HOW TO COMPLETE THIS TASK »
Give the lines below again exactly, starting with the line that holds "# A chain may" and going on through the line that holds "numClockSinks: 159".

RECORDS SHOWN »
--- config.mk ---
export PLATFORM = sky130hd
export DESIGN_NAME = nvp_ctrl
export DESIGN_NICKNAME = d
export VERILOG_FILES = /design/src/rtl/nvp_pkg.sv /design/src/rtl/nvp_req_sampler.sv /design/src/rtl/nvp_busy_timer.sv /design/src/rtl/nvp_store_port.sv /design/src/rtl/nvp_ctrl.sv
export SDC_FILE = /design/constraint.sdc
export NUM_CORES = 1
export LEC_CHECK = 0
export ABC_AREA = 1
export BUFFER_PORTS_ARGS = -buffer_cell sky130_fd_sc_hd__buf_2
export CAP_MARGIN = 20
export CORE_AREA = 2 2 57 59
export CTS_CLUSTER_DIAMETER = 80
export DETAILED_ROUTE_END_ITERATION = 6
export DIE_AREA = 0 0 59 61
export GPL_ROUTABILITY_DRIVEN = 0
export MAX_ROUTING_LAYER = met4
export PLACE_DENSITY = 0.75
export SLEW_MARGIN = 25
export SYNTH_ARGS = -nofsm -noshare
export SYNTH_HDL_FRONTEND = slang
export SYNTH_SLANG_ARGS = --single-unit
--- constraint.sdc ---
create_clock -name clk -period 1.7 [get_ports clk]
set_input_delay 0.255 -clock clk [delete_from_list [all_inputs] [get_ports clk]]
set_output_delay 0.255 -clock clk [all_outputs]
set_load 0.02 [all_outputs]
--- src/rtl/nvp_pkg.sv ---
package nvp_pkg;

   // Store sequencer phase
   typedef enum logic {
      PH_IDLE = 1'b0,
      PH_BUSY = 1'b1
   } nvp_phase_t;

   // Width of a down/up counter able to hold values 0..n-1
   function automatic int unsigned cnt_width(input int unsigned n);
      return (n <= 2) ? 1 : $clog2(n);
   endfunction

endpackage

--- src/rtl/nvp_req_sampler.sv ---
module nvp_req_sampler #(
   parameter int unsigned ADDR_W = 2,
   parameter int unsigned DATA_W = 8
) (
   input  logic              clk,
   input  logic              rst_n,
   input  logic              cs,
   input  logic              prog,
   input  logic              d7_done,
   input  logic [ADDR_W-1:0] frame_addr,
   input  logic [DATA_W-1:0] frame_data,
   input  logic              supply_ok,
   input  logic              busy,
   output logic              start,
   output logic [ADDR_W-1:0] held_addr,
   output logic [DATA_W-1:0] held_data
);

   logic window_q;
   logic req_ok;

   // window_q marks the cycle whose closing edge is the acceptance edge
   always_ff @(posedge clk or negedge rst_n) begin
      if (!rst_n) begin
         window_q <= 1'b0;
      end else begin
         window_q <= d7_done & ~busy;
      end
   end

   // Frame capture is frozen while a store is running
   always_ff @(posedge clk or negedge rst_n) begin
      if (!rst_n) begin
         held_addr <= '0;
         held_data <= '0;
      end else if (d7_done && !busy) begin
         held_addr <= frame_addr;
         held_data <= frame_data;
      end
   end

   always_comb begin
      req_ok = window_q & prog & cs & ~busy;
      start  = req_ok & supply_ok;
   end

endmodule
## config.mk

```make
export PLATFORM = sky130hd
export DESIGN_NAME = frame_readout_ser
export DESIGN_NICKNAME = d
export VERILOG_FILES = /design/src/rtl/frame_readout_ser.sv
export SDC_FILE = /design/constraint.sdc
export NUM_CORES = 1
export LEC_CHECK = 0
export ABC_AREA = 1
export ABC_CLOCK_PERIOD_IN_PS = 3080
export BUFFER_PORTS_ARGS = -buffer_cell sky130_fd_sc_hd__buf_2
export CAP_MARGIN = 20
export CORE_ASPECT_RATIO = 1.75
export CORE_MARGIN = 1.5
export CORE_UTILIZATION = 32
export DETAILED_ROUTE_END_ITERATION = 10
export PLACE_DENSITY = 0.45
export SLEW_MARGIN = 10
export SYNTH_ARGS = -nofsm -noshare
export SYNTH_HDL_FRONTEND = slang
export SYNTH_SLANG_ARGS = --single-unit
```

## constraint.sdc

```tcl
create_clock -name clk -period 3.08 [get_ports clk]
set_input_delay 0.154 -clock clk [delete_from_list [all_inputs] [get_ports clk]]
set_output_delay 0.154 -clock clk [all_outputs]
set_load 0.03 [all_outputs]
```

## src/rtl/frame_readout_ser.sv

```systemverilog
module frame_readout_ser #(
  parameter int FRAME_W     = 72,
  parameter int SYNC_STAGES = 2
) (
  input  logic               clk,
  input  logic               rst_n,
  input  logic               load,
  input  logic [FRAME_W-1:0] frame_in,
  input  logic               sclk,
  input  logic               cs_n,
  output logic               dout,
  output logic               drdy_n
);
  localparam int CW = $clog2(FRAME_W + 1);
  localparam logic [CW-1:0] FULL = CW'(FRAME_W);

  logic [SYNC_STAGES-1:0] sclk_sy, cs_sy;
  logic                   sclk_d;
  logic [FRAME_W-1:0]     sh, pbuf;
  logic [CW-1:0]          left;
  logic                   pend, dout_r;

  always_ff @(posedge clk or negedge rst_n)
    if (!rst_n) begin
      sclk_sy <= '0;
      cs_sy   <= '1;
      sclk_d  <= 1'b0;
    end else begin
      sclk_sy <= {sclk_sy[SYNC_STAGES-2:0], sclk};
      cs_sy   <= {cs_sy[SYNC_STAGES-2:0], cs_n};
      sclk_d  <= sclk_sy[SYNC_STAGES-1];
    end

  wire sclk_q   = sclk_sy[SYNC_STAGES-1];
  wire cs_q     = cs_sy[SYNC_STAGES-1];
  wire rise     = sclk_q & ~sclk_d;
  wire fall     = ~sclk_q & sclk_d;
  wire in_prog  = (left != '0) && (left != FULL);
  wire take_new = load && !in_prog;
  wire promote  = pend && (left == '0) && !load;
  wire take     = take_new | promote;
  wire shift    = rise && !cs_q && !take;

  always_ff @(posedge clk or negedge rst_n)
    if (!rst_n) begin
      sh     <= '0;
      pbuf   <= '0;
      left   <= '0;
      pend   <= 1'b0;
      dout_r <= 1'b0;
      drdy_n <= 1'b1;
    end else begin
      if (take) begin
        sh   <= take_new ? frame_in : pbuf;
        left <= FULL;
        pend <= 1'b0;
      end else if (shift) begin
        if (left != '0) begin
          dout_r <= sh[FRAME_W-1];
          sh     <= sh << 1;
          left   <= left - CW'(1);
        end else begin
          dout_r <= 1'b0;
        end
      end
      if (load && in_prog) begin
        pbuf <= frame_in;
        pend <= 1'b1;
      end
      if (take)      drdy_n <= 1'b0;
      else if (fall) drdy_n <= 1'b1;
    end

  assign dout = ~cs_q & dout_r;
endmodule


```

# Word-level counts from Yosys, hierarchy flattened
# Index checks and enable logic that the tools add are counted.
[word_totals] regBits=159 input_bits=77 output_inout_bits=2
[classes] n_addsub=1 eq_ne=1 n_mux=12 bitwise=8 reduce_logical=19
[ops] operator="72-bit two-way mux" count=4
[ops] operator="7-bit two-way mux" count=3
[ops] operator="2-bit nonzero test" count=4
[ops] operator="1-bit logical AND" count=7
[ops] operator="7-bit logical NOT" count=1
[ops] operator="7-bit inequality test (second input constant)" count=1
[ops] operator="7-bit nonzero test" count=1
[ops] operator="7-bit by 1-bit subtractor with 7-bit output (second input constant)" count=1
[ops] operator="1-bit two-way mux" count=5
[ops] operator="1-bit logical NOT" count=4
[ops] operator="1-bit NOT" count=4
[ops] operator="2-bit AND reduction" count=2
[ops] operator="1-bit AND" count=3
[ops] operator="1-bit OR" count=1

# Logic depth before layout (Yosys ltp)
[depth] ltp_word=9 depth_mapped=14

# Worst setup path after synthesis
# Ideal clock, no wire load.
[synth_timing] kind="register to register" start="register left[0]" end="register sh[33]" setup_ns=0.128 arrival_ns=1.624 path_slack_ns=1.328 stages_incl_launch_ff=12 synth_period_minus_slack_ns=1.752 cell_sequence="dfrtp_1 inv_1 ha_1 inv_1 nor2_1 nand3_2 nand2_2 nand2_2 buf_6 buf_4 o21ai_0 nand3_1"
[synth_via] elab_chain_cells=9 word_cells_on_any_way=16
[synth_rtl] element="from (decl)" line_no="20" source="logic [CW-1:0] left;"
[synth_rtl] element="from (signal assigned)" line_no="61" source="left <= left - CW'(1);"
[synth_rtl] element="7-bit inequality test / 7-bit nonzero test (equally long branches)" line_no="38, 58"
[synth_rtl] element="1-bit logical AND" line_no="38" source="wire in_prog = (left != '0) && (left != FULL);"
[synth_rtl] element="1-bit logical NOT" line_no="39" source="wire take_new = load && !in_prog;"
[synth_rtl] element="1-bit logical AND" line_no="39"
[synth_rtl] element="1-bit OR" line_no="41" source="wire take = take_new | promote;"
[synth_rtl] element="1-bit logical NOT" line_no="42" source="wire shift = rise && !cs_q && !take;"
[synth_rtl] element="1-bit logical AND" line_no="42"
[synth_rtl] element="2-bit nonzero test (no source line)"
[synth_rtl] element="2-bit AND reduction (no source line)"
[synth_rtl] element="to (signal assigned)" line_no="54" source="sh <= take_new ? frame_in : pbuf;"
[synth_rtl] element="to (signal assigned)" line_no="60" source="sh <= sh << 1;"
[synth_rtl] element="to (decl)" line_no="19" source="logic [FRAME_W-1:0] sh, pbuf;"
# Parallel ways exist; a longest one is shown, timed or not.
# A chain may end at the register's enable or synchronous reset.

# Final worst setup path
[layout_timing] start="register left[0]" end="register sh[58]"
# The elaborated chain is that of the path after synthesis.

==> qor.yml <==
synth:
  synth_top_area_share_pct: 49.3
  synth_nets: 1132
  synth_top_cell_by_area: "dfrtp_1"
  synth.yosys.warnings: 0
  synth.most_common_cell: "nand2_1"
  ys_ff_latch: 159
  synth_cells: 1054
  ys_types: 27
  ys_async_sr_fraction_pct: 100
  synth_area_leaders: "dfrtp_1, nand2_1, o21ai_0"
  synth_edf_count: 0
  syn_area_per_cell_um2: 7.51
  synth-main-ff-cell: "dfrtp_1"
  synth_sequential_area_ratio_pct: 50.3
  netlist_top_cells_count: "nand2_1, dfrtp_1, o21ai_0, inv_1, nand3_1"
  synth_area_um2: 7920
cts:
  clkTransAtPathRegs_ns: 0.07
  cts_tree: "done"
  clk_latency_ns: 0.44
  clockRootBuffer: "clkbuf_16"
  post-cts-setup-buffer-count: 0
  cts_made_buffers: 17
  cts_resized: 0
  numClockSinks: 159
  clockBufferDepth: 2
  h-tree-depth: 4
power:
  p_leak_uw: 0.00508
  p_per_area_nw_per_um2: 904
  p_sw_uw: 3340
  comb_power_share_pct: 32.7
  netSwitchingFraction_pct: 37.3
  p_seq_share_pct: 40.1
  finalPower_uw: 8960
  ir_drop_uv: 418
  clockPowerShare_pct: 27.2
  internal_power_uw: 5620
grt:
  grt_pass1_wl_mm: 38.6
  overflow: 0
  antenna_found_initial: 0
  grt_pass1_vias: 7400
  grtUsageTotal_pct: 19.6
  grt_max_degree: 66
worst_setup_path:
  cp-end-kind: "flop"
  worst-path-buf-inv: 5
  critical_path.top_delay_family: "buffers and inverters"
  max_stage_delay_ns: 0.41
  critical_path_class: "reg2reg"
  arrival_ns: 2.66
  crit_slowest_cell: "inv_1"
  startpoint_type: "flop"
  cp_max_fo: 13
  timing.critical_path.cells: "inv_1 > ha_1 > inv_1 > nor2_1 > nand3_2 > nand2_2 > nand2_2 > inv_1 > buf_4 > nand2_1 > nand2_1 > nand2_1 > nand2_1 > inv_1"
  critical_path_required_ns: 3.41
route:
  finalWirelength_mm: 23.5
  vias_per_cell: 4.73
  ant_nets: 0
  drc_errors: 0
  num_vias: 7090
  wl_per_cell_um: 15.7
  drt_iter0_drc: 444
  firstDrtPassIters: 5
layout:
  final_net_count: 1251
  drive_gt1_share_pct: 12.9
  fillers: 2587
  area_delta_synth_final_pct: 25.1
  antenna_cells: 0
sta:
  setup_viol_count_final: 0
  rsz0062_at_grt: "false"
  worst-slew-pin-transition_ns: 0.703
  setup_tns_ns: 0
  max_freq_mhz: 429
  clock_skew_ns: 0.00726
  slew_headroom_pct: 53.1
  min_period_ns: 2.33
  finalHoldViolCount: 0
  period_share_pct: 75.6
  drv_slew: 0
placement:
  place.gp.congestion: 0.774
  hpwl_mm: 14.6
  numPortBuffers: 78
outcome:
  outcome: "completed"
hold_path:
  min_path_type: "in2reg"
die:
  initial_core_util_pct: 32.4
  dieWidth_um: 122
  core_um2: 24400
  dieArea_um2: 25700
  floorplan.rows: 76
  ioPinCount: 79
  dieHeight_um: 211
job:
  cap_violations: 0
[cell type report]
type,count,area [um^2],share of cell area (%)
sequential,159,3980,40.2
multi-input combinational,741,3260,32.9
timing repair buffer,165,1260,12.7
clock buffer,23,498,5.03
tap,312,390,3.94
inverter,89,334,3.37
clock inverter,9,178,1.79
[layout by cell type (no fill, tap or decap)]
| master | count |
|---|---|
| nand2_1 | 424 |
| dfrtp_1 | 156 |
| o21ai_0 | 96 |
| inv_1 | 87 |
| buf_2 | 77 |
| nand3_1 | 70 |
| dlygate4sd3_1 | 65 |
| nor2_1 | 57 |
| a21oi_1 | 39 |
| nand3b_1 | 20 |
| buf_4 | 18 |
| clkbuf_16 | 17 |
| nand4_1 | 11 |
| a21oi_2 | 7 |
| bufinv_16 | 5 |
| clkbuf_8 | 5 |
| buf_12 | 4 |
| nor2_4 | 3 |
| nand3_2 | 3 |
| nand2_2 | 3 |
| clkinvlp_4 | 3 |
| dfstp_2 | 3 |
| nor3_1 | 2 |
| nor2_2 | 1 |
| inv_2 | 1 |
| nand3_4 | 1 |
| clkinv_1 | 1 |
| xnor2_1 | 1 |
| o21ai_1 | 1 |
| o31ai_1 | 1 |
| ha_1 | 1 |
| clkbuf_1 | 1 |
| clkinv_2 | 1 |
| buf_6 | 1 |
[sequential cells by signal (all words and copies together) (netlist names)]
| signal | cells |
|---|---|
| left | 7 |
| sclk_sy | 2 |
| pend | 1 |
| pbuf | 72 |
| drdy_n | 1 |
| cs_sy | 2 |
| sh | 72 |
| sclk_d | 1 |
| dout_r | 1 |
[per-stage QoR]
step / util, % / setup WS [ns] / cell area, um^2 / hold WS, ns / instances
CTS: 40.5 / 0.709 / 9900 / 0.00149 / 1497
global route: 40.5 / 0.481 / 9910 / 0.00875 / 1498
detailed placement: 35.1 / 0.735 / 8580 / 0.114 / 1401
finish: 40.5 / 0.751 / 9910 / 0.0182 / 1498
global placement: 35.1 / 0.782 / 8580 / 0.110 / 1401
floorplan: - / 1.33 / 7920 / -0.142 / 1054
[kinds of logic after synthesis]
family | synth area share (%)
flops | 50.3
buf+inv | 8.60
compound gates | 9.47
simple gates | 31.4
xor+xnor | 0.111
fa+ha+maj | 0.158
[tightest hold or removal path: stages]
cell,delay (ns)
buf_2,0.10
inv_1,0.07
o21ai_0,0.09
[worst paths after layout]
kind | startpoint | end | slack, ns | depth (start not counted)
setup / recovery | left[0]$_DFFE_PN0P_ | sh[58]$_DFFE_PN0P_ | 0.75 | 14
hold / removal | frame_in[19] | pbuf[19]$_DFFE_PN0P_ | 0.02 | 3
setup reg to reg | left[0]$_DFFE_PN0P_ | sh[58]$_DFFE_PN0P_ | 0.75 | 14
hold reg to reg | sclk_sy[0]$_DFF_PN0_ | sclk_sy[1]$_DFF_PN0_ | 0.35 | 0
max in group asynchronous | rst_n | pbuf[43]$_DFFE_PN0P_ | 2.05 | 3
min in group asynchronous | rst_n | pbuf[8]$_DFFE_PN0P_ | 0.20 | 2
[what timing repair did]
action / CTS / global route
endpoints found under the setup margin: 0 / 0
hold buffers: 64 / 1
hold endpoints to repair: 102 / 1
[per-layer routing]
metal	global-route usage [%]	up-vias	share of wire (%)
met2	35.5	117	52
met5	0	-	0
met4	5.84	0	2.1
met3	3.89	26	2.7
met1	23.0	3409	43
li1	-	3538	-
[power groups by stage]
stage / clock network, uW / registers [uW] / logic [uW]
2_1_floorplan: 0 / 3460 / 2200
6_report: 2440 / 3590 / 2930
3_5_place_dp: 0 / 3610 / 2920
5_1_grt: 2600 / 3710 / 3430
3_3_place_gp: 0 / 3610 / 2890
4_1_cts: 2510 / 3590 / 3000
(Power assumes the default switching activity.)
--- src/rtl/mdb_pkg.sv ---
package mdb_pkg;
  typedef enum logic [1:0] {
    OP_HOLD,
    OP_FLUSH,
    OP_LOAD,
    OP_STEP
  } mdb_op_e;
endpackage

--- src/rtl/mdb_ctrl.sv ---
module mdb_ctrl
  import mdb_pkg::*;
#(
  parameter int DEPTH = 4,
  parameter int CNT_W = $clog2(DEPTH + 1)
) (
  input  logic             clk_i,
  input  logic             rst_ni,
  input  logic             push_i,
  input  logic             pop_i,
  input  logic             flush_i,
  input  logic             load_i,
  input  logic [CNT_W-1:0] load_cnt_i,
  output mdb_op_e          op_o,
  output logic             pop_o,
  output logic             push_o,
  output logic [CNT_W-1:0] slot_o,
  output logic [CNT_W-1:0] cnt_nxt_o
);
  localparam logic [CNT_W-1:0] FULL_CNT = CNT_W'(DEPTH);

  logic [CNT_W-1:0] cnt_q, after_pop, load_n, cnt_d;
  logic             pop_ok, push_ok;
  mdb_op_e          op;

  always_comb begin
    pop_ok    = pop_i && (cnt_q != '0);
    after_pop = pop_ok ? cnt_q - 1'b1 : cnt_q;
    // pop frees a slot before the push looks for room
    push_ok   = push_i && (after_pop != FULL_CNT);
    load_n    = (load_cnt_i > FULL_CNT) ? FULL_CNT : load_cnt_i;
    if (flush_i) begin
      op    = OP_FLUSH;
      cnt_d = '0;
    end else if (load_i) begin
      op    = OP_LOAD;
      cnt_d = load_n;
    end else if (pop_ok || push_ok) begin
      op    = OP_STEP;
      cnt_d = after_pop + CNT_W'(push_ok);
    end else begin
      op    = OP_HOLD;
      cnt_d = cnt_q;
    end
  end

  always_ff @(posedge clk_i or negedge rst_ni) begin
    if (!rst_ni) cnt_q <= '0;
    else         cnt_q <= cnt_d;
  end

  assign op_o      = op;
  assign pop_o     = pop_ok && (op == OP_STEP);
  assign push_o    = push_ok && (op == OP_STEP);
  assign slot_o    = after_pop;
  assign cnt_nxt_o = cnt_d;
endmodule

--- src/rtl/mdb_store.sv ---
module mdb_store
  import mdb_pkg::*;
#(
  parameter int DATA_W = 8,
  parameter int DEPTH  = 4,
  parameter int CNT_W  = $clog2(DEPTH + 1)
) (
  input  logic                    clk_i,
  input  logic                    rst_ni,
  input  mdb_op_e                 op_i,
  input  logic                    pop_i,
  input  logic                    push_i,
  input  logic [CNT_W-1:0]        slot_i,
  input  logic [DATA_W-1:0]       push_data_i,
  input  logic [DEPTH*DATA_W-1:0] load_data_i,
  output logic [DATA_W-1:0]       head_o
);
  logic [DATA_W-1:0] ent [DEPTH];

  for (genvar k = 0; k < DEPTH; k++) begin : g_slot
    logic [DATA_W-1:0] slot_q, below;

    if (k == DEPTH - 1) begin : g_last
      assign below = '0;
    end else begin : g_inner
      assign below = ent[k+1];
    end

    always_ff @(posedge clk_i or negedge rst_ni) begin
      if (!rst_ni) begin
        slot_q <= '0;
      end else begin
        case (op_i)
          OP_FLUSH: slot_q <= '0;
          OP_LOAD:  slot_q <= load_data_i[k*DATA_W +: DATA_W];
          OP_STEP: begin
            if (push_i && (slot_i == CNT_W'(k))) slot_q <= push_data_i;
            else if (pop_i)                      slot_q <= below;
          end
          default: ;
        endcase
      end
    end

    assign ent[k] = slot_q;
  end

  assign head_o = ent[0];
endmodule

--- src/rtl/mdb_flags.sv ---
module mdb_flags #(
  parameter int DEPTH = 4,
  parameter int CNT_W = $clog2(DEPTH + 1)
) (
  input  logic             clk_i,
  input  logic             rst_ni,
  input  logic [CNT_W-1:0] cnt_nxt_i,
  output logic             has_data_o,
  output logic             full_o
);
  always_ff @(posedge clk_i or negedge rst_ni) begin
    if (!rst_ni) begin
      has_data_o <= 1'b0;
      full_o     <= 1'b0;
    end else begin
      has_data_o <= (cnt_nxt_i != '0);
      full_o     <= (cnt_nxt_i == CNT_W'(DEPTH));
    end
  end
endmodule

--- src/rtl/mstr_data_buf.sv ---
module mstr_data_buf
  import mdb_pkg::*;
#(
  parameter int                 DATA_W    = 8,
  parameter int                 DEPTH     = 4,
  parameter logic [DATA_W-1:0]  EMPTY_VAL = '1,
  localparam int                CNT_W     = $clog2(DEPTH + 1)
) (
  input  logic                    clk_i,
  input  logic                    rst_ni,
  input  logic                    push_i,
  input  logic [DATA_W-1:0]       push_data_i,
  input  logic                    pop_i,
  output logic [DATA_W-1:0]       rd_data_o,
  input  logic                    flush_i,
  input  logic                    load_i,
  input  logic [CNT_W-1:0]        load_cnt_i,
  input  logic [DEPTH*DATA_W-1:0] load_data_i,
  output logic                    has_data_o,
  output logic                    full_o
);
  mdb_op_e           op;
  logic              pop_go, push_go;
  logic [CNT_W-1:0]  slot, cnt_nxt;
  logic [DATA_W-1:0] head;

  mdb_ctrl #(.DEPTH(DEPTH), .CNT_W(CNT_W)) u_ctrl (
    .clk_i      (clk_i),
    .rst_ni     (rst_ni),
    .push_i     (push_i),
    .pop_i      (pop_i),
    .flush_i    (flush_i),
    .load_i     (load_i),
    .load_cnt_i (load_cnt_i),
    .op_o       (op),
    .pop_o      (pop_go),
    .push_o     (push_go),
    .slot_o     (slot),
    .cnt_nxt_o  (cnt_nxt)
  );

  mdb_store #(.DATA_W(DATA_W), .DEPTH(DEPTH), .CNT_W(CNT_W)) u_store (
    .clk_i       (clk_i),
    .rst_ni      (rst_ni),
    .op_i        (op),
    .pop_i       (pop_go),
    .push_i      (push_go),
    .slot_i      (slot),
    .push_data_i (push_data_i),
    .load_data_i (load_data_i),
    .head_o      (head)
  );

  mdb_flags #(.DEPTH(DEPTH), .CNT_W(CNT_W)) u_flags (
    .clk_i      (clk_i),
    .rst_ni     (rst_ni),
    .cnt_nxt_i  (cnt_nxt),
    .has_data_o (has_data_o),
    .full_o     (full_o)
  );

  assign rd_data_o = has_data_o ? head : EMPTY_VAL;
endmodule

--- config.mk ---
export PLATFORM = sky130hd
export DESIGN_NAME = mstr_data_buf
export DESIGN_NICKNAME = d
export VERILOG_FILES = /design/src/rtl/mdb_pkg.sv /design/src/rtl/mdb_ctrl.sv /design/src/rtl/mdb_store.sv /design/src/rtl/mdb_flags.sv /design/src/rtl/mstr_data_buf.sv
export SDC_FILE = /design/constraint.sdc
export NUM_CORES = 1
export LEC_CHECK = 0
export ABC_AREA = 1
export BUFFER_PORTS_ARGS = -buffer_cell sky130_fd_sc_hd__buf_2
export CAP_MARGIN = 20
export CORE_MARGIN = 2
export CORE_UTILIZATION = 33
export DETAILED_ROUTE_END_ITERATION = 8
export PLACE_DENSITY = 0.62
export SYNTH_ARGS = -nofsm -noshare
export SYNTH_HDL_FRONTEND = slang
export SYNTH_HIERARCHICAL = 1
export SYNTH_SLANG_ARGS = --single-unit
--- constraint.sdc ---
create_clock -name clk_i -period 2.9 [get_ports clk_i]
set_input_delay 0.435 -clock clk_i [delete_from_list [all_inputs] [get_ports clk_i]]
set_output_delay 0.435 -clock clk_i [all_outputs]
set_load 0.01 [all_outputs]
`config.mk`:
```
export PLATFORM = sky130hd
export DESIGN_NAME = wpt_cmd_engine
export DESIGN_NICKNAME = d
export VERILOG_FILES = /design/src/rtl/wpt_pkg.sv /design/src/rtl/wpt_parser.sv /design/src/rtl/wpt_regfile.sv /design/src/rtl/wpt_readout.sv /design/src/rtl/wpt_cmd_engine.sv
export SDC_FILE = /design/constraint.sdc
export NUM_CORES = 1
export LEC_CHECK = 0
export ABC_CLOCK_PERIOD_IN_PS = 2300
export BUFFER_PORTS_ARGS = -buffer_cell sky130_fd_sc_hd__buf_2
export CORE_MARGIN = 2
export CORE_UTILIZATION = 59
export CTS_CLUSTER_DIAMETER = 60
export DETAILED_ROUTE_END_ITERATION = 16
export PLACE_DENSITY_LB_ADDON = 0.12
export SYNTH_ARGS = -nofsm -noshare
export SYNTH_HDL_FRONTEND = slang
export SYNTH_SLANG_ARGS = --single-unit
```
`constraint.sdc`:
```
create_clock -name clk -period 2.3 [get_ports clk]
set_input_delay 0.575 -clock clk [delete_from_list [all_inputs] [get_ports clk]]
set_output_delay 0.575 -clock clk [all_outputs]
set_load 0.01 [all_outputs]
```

WRITTEN REPLY »
# A chain may end at the register's enable or synchronous reset.

# Final worst setup path
[layout_timing] start="register left[0]" end="register sh[58]"
# The elaborated chain is that of the path after synthesis.

==> qor.yml <==
synth:
  synth_top_area_share_pct: 49.3
  synth_nets: 1132
  synth_top_cell_by_area: "dfrtp_1"
  synth.yosys.warnings: 0
  synth.most_common_cell: "nand2_1"
  ys_ff_latch: 159
  synth_cells: 1054
  ys_types: 27
  ys_async_sr_fraction_pct: 100
  synth_area_leaders: "dfrtp_1, nand2_1, o21ai_0"
  synth_edf_count: 0
  syn_area_per_cell_um2: 7.51
  synth-main-ff-cell: "dfrtp_1"
  synth_sequential_area_ratio_pct: 50.3
  netlist_top_cells_count: "nand2_1, dfrtp_1, o21ai_0, inv_1, nand3_1"
  synth_area_um2: 7920
cts:
  clkTransAtPathRegs_ns: 0.07
  cts_tree: "done"
  clk_latency_ns: 0.44
  clockRootBuffer: "clkbuf_16"
  post-cts-setup-buffer-count: 0
  cts_made_buffers: 17
  cts_resized: 0
  numClockSinks: 159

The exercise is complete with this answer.